* **Records provided**
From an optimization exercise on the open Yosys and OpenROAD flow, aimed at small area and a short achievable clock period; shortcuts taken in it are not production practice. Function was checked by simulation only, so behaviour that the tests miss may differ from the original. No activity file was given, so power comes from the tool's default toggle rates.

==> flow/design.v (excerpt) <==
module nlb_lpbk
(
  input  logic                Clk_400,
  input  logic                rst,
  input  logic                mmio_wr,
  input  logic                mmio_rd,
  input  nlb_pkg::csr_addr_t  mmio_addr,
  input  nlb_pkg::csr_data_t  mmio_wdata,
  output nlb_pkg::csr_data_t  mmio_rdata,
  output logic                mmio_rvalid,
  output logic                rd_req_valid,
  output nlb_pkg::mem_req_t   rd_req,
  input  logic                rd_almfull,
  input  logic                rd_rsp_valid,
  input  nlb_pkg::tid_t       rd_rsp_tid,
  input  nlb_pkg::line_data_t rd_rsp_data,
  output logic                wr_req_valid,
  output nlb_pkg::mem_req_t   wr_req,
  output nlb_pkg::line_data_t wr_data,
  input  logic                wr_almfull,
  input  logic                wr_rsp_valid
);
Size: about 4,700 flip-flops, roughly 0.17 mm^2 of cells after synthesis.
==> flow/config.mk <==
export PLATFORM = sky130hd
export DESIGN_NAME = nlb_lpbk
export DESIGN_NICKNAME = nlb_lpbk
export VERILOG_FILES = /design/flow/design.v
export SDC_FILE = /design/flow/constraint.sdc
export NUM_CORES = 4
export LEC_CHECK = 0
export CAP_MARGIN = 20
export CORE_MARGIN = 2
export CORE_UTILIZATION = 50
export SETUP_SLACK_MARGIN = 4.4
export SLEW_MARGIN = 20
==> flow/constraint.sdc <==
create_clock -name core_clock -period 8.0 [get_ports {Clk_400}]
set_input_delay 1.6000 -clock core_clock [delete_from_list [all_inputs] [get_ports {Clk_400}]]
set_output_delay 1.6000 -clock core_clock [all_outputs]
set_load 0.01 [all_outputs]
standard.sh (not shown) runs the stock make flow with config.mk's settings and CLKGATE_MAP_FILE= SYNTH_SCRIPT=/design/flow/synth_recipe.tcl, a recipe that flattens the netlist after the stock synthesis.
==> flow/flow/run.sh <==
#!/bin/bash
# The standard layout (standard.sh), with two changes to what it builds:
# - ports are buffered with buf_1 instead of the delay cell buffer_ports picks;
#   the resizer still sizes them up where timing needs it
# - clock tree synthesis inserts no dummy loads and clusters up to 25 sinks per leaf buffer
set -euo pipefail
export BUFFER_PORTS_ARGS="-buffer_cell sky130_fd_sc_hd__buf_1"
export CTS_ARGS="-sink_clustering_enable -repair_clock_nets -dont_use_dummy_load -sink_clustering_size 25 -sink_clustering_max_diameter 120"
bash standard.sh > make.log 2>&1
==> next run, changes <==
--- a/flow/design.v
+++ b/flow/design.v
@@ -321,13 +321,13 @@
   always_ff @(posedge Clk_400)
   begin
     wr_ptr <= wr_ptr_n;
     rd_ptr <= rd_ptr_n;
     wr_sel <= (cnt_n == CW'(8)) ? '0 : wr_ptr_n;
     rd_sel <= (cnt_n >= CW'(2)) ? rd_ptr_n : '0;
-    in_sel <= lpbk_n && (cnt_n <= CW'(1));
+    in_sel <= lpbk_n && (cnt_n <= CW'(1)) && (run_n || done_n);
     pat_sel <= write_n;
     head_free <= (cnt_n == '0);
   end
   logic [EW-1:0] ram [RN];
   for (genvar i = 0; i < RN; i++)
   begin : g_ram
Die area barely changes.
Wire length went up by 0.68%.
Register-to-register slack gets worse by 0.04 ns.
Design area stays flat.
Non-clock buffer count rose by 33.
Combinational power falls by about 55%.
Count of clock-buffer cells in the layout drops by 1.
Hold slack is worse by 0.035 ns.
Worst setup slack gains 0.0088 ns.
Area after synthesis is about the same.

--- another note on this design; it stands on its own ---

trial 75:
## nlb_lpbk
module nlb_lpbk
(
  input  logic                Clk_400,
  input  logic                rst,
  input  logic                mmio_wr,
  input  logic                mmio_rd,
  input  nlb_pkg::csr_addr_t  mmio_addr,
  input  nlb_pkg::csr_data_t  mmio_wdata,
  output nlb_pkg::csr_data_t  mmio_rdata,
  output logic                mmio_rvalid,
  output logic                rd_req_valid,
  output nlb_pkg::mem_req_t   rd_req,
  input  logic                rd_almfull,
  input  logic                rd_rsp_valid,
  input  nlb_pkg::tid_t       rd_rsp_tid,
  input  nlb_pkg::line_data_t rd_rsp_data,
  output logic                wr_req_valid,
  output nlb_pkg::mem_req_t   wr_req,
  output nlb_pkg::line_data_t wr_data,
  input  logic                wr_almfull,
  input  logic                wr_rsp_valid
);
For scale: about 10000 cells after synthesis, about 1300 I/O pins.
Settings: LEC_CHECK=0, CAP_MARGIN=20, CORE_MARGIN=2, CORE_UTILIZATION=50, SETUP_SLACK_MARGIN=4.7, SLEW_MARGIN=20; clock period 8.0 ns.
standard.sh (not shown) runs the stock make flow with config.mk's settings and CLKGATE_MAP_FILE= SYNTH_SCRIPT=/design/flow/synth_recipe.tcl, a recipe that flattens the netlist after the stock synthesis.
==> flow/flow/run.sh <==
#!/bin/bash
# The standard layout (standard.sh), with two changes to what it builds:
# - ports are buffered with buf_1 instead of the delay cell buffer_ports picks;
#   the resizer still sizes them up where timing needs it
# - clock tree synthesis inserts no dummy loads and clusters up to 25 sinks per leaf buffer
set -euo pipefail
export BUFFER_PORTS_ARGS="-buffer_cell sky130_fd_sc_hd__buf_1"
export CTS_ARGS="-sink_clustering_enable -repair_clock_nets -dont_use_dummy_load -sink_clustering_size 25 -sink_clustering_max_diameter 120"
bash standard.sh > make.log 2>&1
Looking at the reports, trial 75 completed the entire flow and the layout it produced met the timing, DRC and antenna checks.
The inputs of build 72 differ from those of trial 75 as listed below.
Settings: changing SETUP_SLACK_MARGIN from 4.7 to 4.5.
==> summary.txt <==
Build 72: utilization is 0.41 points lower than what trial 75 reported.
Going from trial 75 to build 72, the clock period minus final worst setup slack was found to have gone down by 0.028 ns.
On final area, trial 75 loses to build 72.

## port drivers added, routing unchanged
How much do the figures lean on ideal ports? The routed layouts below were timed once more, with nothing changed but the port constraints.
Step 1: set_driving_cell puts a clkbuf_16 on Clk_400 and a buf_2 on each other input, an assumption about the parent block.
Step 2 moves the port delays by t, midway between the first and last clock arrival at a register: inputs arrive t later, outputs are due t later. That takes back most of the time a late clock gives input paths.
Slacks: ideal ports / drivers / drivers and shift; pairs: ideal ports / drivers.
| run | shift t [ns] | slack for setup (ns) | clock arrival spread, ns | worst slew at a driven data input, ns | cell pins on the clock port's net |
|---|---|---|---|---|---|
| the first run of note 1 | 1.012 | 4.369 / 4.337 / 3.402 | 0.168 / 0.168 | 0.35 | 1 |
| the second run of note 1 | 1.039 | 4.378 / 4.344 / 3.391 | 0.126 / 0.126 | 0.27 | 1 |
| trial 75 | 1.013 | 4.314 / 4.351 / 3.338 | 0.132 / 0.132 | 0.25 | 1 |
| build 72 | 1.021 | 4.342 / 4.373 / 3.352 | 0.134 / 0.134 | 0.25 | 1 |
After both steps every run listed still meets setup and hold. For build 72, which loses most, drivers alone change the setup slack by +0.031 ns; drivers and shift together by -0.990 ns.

* * *

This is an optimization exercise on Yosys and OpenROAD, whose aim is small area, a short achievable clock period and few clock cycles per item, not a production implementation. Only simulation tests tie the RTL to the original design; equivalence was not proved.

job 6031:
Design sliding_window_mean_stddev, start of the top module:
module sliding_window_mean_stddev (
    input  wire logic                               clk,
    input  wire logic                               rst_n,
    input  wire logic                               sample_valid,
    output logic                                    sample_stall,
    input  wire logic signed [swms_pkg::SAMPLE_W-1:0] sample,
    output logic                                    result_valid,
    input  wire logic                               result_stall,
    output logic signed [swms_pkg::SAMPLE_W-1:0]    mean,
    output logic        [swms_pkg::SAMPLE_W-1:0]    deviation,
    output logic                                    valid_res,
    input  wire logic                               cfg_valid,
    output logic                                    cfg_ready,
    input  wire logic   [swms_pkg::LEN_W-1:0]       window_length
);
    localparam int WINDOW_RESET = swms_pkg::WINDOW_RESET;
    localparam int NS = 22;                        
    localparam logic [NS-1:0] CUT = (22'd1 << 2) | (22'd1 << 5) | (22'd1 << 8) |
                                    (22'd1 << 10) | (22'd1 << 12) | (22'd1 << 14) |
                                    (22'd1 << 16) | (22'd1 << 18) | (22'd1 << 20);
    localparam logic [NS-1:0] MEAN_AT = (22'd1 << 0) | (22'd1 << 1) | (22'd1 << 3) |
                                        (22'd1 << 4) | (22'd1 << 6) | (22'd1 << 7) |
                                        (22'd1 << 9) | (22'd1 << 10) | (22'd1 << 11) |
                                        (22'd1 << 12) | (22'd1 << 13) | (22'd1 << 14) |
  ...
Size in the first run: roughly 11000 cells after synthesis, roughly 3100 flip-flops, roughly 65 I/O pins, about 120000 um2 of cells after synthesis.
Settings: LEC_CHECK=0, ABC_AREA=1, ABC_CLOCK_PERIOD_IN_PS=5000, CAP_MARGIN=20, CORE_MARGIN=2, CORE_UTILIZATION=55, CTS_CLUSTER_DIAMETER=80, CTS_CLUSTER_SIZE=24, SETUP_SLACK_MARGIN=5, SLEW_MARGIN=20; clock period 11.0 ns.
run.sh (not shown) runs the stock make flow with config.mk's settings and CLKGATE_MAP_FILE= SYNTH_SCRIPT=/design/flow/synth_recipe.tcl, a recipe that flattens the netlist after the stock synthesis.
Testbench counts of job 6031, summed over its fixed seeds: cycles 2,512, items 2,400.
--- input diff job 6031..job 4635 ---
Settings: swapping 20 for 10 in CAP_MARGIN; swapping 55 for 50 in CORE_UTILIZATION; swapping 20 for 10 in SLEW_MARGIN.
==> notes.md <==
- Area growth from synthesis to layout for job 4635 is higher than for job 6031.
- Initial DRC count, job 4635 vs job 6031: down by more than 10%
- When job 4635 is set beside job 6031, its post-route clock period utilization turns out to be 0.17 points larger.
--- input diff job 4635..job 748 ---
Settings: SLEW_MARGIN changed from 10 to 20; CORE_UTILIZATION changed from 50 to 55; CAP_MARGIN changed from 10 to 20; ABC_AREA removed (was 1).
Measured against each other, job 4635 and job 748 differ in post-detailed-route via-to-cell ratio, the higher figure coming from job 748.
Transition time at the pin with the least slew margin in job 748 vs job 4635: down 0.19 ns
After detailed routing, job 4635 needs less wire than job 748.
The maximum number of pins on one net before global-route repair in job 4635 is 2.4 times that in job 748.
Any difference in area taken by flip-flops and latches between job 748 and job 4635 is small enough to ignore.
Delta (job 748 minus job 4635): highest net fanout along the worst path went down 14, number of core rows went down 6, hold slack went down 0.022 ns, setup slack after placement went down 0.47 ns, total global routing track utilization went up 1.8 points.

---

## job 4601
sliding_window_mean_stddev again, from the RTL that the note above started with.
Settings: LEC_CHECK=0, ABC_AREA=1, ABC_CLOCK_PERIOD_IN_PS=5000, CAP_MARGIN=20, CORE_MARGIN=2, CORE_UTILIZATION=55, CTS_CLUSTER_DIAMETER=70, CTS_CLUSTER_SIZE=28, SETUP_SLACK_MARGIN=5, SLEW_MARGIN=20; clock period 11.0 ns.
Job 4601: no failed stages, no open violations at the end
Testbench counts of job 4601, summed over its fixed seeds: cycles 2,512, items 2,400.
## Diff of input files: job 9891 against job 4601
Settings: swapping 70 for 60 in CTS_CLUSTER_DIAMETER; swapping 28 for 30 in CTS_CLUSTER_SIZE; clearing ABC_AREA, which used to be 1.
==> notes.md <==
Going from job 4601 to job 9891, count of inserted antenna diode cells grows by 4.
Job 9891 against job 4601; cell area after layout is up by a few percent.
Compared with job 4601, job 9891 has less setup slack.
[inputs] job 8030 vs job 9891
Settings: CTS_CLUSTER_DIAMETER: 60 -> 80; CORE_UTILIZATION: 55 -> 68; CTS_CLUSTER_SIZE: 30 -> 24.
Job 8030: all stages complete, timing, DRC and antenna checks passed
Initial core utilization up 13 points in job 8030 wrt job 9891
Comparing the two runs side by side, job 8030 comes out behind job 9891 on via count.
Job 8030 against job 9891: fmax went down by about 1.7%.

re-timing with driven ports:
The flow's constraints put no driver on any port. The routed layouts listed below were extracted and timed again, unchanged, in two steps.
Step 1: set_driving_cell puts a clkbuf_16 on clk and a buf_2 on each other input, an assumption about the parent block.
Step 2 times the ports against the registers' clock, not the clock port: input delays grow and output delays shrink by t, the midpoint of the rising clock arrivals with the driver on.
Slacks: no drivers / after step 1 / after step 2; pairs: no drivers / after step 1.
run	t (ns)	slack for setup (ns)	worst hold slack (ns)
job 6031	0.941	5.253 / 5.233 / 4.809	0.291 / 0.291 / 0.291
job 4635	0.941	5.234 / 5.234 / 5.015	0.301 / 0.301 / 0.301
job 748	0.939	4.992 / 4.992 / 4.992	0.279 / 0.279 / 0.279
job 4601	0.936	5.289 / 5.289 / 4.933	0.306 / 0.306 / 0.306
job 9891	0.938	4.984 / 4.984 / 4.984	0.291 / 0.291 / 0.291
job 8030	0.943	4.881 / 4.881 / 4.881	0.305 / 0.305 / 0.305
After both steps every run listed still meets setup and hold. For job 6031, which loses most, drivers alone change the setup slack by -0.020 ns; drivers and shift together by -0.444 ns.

* **Task requirements**
The total, and nothing more: how many lines in the entries contain "were"?

* **Result**
2